Joanna posted this intriguing and wonderful tale of nephrotic syndrome reversed with wheat elimination:
No more nephrotic syndrome since starting
Wheat Belly–this is MASSIVE. I need to share my story Dr Davis.
I’m 30, I had heavy proteinuria [protein loss in the urine] for years. I went strictly wheat-free in July, 2012, and today I discovered its down to 0.5 g [per day]. No meds, just my interest in nutrition, in particular my 10 months on Wheat Belly. I’ve lost 20 kg [44 pounds], I weigh 54 kg [118.8 pounds] now, zero fluid retention, and the receptionist at the doctor’s office didn’t recognize me.(I last saw her 9 months ago.) Wheat Belly has been the catalyst for a miracle in my life.
I was diagnosed with nephrotic syndrome when I was 21. I was holding so much fluid in my legs and around my eyes and no, I never had a cause, the words of my doctor.
I wasn’t diabetic but, boy oh boy, I was a bread nut my whole life. I had actually been working in a bakery for the previous two years (a large Australian chain). I constantly craved pastry, doughy scrolls cakes, etc. Renal specialist put me on high dose prednisolone (albumin [blood protein level] had fallen to 14–yikes!) and the best that these AWFUL drugs could do was raise it to 21. I begged him to get me off the steroids due to horrific mental side-effects, so I came off them very slowly (year and a half) and I’d been losing on average 4 g of protein a day, but there was no way I could live on those tablets.
Causes of this awful condition include longstanding diabetes, kidney diseases such as membranous nephropathy and postinfectious glomerulonephritis, and amyloidosis, and lupus. Deteriorating kidney function can proceed at variable rates, but typically results in complete kidney failure over a few years, necessitating dialysis, else it is fatal.
I embarked on a mission to heal myself. My dad’s partner is a nutritionist in England and she started talking about wheat-free. July 25, 2012 was the first day of the rest of my miraculously healthy life. I quit wheat cold turkey after reading the Wheat Belly blog: pennies were dropping everywhere I looked on this site–acne, cravings, bloating. So I thought, hey, my kidney thing is autoimmune as well, so this might work.
Well!!! I have never had a waist in my life. I now have this amazing hourglass figure (‘scuse the self compliment!). I’d been an apple my whole life. My blood and urine results came back yesterday and they prove a miracle. Most incredible was my protein loss down to 0.5g [per day]. Blood pressure lowest range of normal (I was on meds for that most of my 20s). The inflammation that was ruining my kidneys had almost completely vanished.
Health is the most important thing, but being an Aussie size 8, never going hungry and being so clear in the head and full of energy are wonderful perks of this life–not diet–life. Friends are converting too. This is a revolution. And I thought I’d be on dialysis before the age of 40. It’s the weirdest and most amazing feeling, stumbling across a completely healthy life. Sorry for the rambling, but people need to know wheat causes serious, serious disease, not just minor ailments.

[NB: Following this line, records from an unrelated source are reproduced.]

## src/verilog/periph_pkg.sv

```systemverilog
/*
 * Peripheral subsystem definitions: system bus types, register offsets,
 * interrupt source numbering and default base addresses.
 */
package periph_pkg;

    typedef logic [7:0]  byte_t;
    typedef logic [15:0] addr_t;
    typedef logic [15:0] pins_t;
    typedef logic [15:0] count_t;
    typedef logic [1:0]  irq_vec_t;
    typedef logic [2:0]  offset_t;

    // one access on the system bus, 26 bits in total.
    typedef struct packed {
        logic  enable;
        logic  write_en;
        addr_t addr;
        byte_t data;
    } bus_req_t;

    // interrupt source numbers, as bit positions in irq_vec_t.
    localparam int IRQ_GPIO  = 0;
    localparam int IRQ_TIMER = 1;

    localparam offset_t GPO_LO  = 3'd0;
    localparam offset_t GPO_HI  = 3'd1;
    localparam offset_t GPI_LO  = 3'd2;
    localparam offset_t GPI_HI  = 3'd3;
    localparam offset_t RISE_LO = 3'd4;
    localparam offset_t RISE_HI = 3'd5;
    localparam offset_t FALL_LO = 3'd6;
    localparam offset_t FALL_HI = 3'd7;

    // bit 0 of CTRL is the run bit.
    localparam offset_t CTRL   = 3'd0;
    localparam offset_t CMP_LO = 3'd1;
    localparam offset_t CMP_HI = 3'd2;
    localparam offset_t CNT_LO = 3'd3;
    localparam offset_t CNT_HI = 3'd4;

    localparam offset_t PENDING = 3'd0;
    localparam offset_t MASK    = 3'd1;

    // window sizes; every base address is aligned to 8.
    localparam addr_t GPIO_SPAN  = 16'd8;
    localparam addr_t TIMER_SPAN = 16'd5;
    localparam addr_t IRQ_SPAN   = 16'd2;

    localparam addr_t GPIO_BASE_DEFAULT  = 16'hFF00;
    localparam addr_t TIMER_BASE_DEFAULT = 16'hFF08;
    localparam addr_t IRQ_BASE_DEFAULT   = 16'hFF10;

endpackage
```

## src/verilog/periph_subsys.sv

```systemverilog
/*
 * Peripheral subsystem top level. Places the GPIO block, the interval timer
 * and the interrupt controller on the system bus and merges their read data.
 */
module periph_subsys
    import periph_pkg::*;
#(
    parameter addr_t gpio_base  = GPIO_BASE_DEFAULT,
    parameter addr_t timer_base = TIMER_BASE_DEFAULT,
    parameter addr_t irq_base   = IRQ_BASE_DEFAULT
) (
    input  logic     clk,
    input  logic     reset,
    input  bus_req_t bus_req,
    output byte_t    rdata,
    input  pins_t    gpi,
    output pins_t    gpo,
    output logic     irq
);

    byte_t    gpio_rdata;
    byte_t    timer_rdata;
    byte_t    irq_rdata;
    logic     gpio_event;
    logic     timer_tick;
    irq_vec_t events;

    periph_gpio #(.base_addr(gpio_base)) gpio_inst (
        .clk        (clk),
        .reset      (reset),
        .bus_req    (bus_req),
        .rdata      (gpio_rdata),
        .gpi        (gpi),
        .gpo        (gpo),
        .gpio_event (gpio_event)
    );

    periph_timer #(.base_addr(timer_base)) timer_inst (
        .clk        (clk),
        .reset      (reset),
        .bus_req    (bus_req),
        .rdata      (timer_rdata),
        .timer_tick (timer_tick)
    );

    always_comb begin
        events            = '0;
        events[IRQ_GPIO]  = gpio_event;
        events[IRQ_TIMER] = timer_tick;
    end

    periph_irq_ctrl #(.base_addr(irq_base)) irq_inst (
        .clk     (clk),
        .reset   (reset),
        .bus_req (bus_req),
        .rdata   (irq_rdata),
        .events  (events),
        .irq     (irq)
    );

    // each block returns zero outside its own window.
    assign rdata = gpio_rdata | timer_rdata | irq_rdata;

endmodule

```

## src/verilog/periph_irq_ctrl.sv

```systemverilog
/*
 * Interrupt controller. Latches source events into pending bits, masks them
 * and drives the single interrupt line; pending bits are write-1-to-clear.
 */
module periph_irq_ctrl
    import periph_pkg::*;
#(
    parameter addr_t base_addr = IRQ_BASE_DEFAULT
) (
    input  logic     clk,
    input  logic     reset,
    input  bus_req_t bus_req,
    output byte_t    rdata,
    input  irq_vec_t events,
    output logic     irq
);

    addr_t    offset;
    logic     sel;
    irq_vec_t pending;
    irq_vec_t clear;
    byte_t    mask;
    byte_t    mask_rdata;
    byte_t    pending_rdata;

    assign offset = bus_req.addr - base_addr;
    assign sel    = bus_req.enable && (offset < IRQ_SPAN);

    periph_reg_rw #(.reg_addr(MASK), .reset_value(8'h00)) mask_reg (
        .clk       (clk),
        .reset     (reset),
        .bus_req   (bus_req),
        .local_sel (sel),
        .rdata     (mask_rdata),
        .data      (mask)
    );

    assign clear = (sel && bus_req.write_en && offset[2:0] == PENDING)
                 ? irq_vec_t'(bus_req.data) : '0;

    assign pending_rdata = (sel && !bus_req.write_en && offset[2:0] == PENDING)
                         ? byte_t'(pending) : '0;

    assign rdata = pending_rdata | mask_rdata;

    // an event in the same cycle as its clear keeps the bit set.
    always_ff @(posedge clk) begin
        if (!reset) begin
            pending <= '0;
            irq     <= 1'b0;
        end else begin
            pending <= (pending & ~clear) | events;
            irq     <= |(pending & irq_vec_t'(mask));
        end
    end

endmodule

```

## src/verilog/periph_timer.sv

```systemverilog
/*
 * Interval timer. The count runs while the run bit is set and wraps to zero
 * after reaching the compare value, pulsing timer_tick on each wrap.
 */
module periph_timer
    import periph_pkg::*;
#(
    parameter addr_t base_addr = TIMER_BASE_DEFAULT
) (
    input  logic     clk,
    input  logic     reset,
    input  bus_req_t bus_req,
    output byte_t    rdata,
    output logic     timer_tick
);

    addr_t  offset;
    logic   sel;
    byte_t  ctrl;
    count_t cmp;
    count_t count;
    byte_t  ctrl_rdata;
    byte_t  cmp_lo_rdata;
    byte_t  cmp_hi_rdata;
    byte_t  cnt_rdata;

    assign offset = bus_req.addr - base_addr;
    assign sel    = bus_req.enable && (offset < TIMER_SPAN);

    periph_reg_rw #(.reg_addr(CTRL), .reset_value(8'h00)) ctrl_reg (
        .clk       (clk),
        .reset     (reset),
        .bus_req   (bus_req),
        .local_sel (sel),
        .rdata     (ctrl_rdata),
        .data      (ctrl)
    );

    periph_reg_rw #(.reg_addr(CMP_LO), .reset_value(8'h00)) cmp_lo_reg (
        .clk       (clk),
        .reset     (reset),
        .bus_req   (bus_req),
        .local_sel (sel),
        .rdata     (cmp_lo_rdata),
        .data      (cmp[7:0])
    );

    periph_reg_rw #(.reg_addr(CMP_HI), .reset_value(8'h00)) cmp_hi_reg (
        .clk       (clk),
        .reset     (reset),
        .bus_req   (bus_req),
        .local_sel (sel),
        .rdata     (cmp_hi_rdata),
        .data      (cmp[15:8])
    );

    // the count offsets are read only, writes there fall on nothing.
    always_comb begin
        cnt_rdata = '0;
        if (sel && !bus_req.write_en) begin
            if (offset[2:0] == CNT_LO) begin
                cnt_rdata = count[7:0];
            end else if (offset[2:0] == CNT_HI) begin
                cnt_rdata = count[15:8];
            end
        end
    end

    assign rdata = ctrl_rdata | cmp_lo_rdata | cmp_hi_rdata | cnt_rdata;

    // with compare value C a tick comes every C+1 cycles.
    always_ff @(posedge clk) begin
        if (!reset) begin
            count      <= '0;
            timer_tick <= 1'b0;
        end else begin
            timer_tick <= 1'b0;
            if (ctrl[0]) begin
                if (count == cmp) begin
                    count      <= '0;
                    timer_tick <= 1'b1;
                end else begin
                    count <= count + count_t'(1);
                end
            end
        end
    end

endmodule

```

## src/verilog/periph_gpio.sv

```systemverilog
/*
 * GPIO block with 16 outputs, 16 inputs and per-pin rising and falling
 * edge masks that raise a one-cycle event towards the interrupt controller.
 */
module periph_gpio
    import periph_pkg::*;
#(
    parameter addr_t base_addr = GPIO_BASE_DEFAULT
) (
    input  logic     clk,
    input  logic     reset,
    input  bus_req_t bus_req,
    output byte_t    rdata,
    input  pins_t    gpi,
    output pins_t    gpo,
    output logic     gpio_event
);

    addr_t offset;
    logic  sel;
    pins_t rise_mask;
    pins_t fall_mask;
    pins_t gpi_q;
    pins_t gpi_prev;
    pins_t rise;
    pins_t fall;
    byte_t gpi_rdata;
    byte_t gpo_lo_rdata;
    byte_t gpo_hi_rdata;
    byte_t rise_lo_rdata;
    byte_t rise_hi_rdata;
    byte_t fall_lo_rdata;
    byte_t fall_hi_rdata;

    // addresses below the base wrap to a large offset and miss the window.
    assign offset = bus_req.addr - base_addr;
    assign sel    = bus_req.enable && (offset < GPIO_SPAN);

    periph_reg_rw #(.reg_addr(GPO_LO), .reset_value(8'h00)) gpo_lo_reg (
        .clk       (clk),
        .reset     (reset),
        .bus_req   (bus_req),
        .local_sel (sel),
        .rdata     (gpo_lo_rdata),
        .data      (gpo[7:0])
    );

    periph_reg_rw #(.reg_addr(GPO_HI), .reset_value(8'h00)) gpo_hi_reg (
        .clk       (clk),
        .reset     (reset),
        .bus_req   (bus_req),
        .local_sel (sel),
        .rdata     (gpo_hi_rdata),
        .data      (gpo[15:8])
    );

    periph_reg_rw #(.reg_addr(RISE_LO), .reset_value(8'h00)) rise_lo_reg (
        .clk       (clk),
        .reset     (reset),
        .bus_req   (bus_req),
        .local_sel (sel),
        .rdata     (rise_lo_rdata),
        .data      (rise_mask[7:0])
    );

    periph_reg_rw #(.reg_addr(RISE_HI), .reset_value(8'h00)) rise_hi_reg (
        .clk       (clk),
        .reset     (reset),
        .bus_req   (bus_req),
        .local_sel (sel),
        .rdata     (rise_hi_rdata),
        .data      (rise_mask[15:8])
    );

    periph_reg_rw #(.reg_addr(FALL_LO), .reset_value(8'h00)) fall_lo_reg (
        .clk       (clk),
        .reset     (reset),
        .bus_req   (bus_req),
        .local_sel (sel),
        .rdata     (fall_lo_rdata),
        .data      (fall_mask[7:0])
    );

    periph_reg_rw #(.reg_addr(FALL_HI), .reset_value(8'h00)) fall_hi_reg (
        .clk       (clk),
        .reset     (reset),
        .bus_req   (bus_req),
        .local_sel (sel),
        .rdata     (fall_hi_rdata),
        .data      (fall_mask[15:8])
    );

    // the input pins are read straight through, they have no register.
    always_comb begin
        gpi_rdata = '0;
        if (sel && !bus_req.write_en) begin
            if (offset[2:0] == GPI_LO) begin
                gpi_rdata = gpi[7:0];
            end else if (offset[2:0] == GPI_HI) begin
                gpi_rdata = gpi[15:8];
            end
        end
    end

    assign rdata = gpo_lo_rdata | gpo_hi_rdata | gpi_rdata
                 | rise_lo_rdata | rise_hi_rdata | fall_lo_rdata | fall_hi_rdata;

    // edges are taken between the sampled pin state and the one before it.
    assign rise = gpi_q & ~gpi_prev;
    assign fall = ~gpi_q & gpi_prev;

    always_ff @(posedge clk) begin
        if (!reset) begin
            gpi_q      <= '0;
            gpi_prev   <= '0;
            gpio_event <= 1'b0;
        end else begin
            gpi_q      <= gpi;
            gpi_prev   <= gpi_q;
            gpio_event <= |(rise & rise_mask) | |(fall & fall_mask);
        end
    end

endmodule

```

## src/verilog/periph_reg_rw.sv

```systemverilog
/*
 * One byte-wide read/write control register on the system bus.
 * The owning block decodes its window, the register matches its own offset.
 */
module periph_reg_rw
    import periph_pkg::*;
#(
    parameter offset_t reg_addr    = 3'd0,
    parameter byte_t   reset_value = 8'h00
) (
    input  logic     clk,
    input  logic     reset,
    input  bus_req_t bus_req,
    input  logic     local_sel,
    output byte_t    rdata,
    output byte_t    data
);

    byte_t value;
    logic  hit;

    // windows start on a multiple of 8, so the low address bits are the offset.
    assign hit = local_sel && (bus_req.addr[2:0] == reg_addr);

    always_ff @(posedge clk) begin
        if (!reset) begin
            value <= reset_value;
        end else if (hit && bus_req.write_en) begin
            value <= bus_req.data;
        end
    end

    // read data is only driven during a read of this offset.
    assign rdata = (hit && !bus_req.write_en) ? value : '0;
    assign data  = value;

endmodule

```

Oh and albumin has shot up to 40 . . . No steroids!!!
Amazing. Truly amazing.
Nephrotic syndrome is a serious condition that, as Joanna describes, involves continual loss of protein in the urine. In other words, the kidney loses its capacity to retain protein molecules in the bloodstream, allowing them to leak into the urine, causing a peculiarly frothy urine. Protein loss means proteins in the bloodstream (serum), such as albumin, fall into abnormally low range. Proteins not only perform crucial functions in various organs, but exert oncotic (osmotic) pressure to keep the body fluids where they belong, including in the bloodstream. The loss of bloodstream protein therefore allows fluids to leak out of the bloodstream and into the legs, lungs, and other areas, causing significant and disfiguring edema (swelling). Peculiar phenomena like blood clots in the kidney veins and legs can result from loss of specific proteins, such as antithrombin-3.
As often happens, nephrotic syndrome has been described in association with celiac disease, which then falsely leads many people to believe that it can only occur in association with celiac disease. But it can occur just with wheat consumption without positive transglutaminase or other celiac antibody markers.
Obviously, a single case does not constitute proof. But the stories of success in our wheat-free lifestyle continue to pour out so quickly that there is insufficient time to pursue the clinical trials that confirm cause-effect relationship in every instance. In the meantime, we enjoy these wonderful stories of apparent wheat-free success that requires no drugs, biopsies, procedures or costs!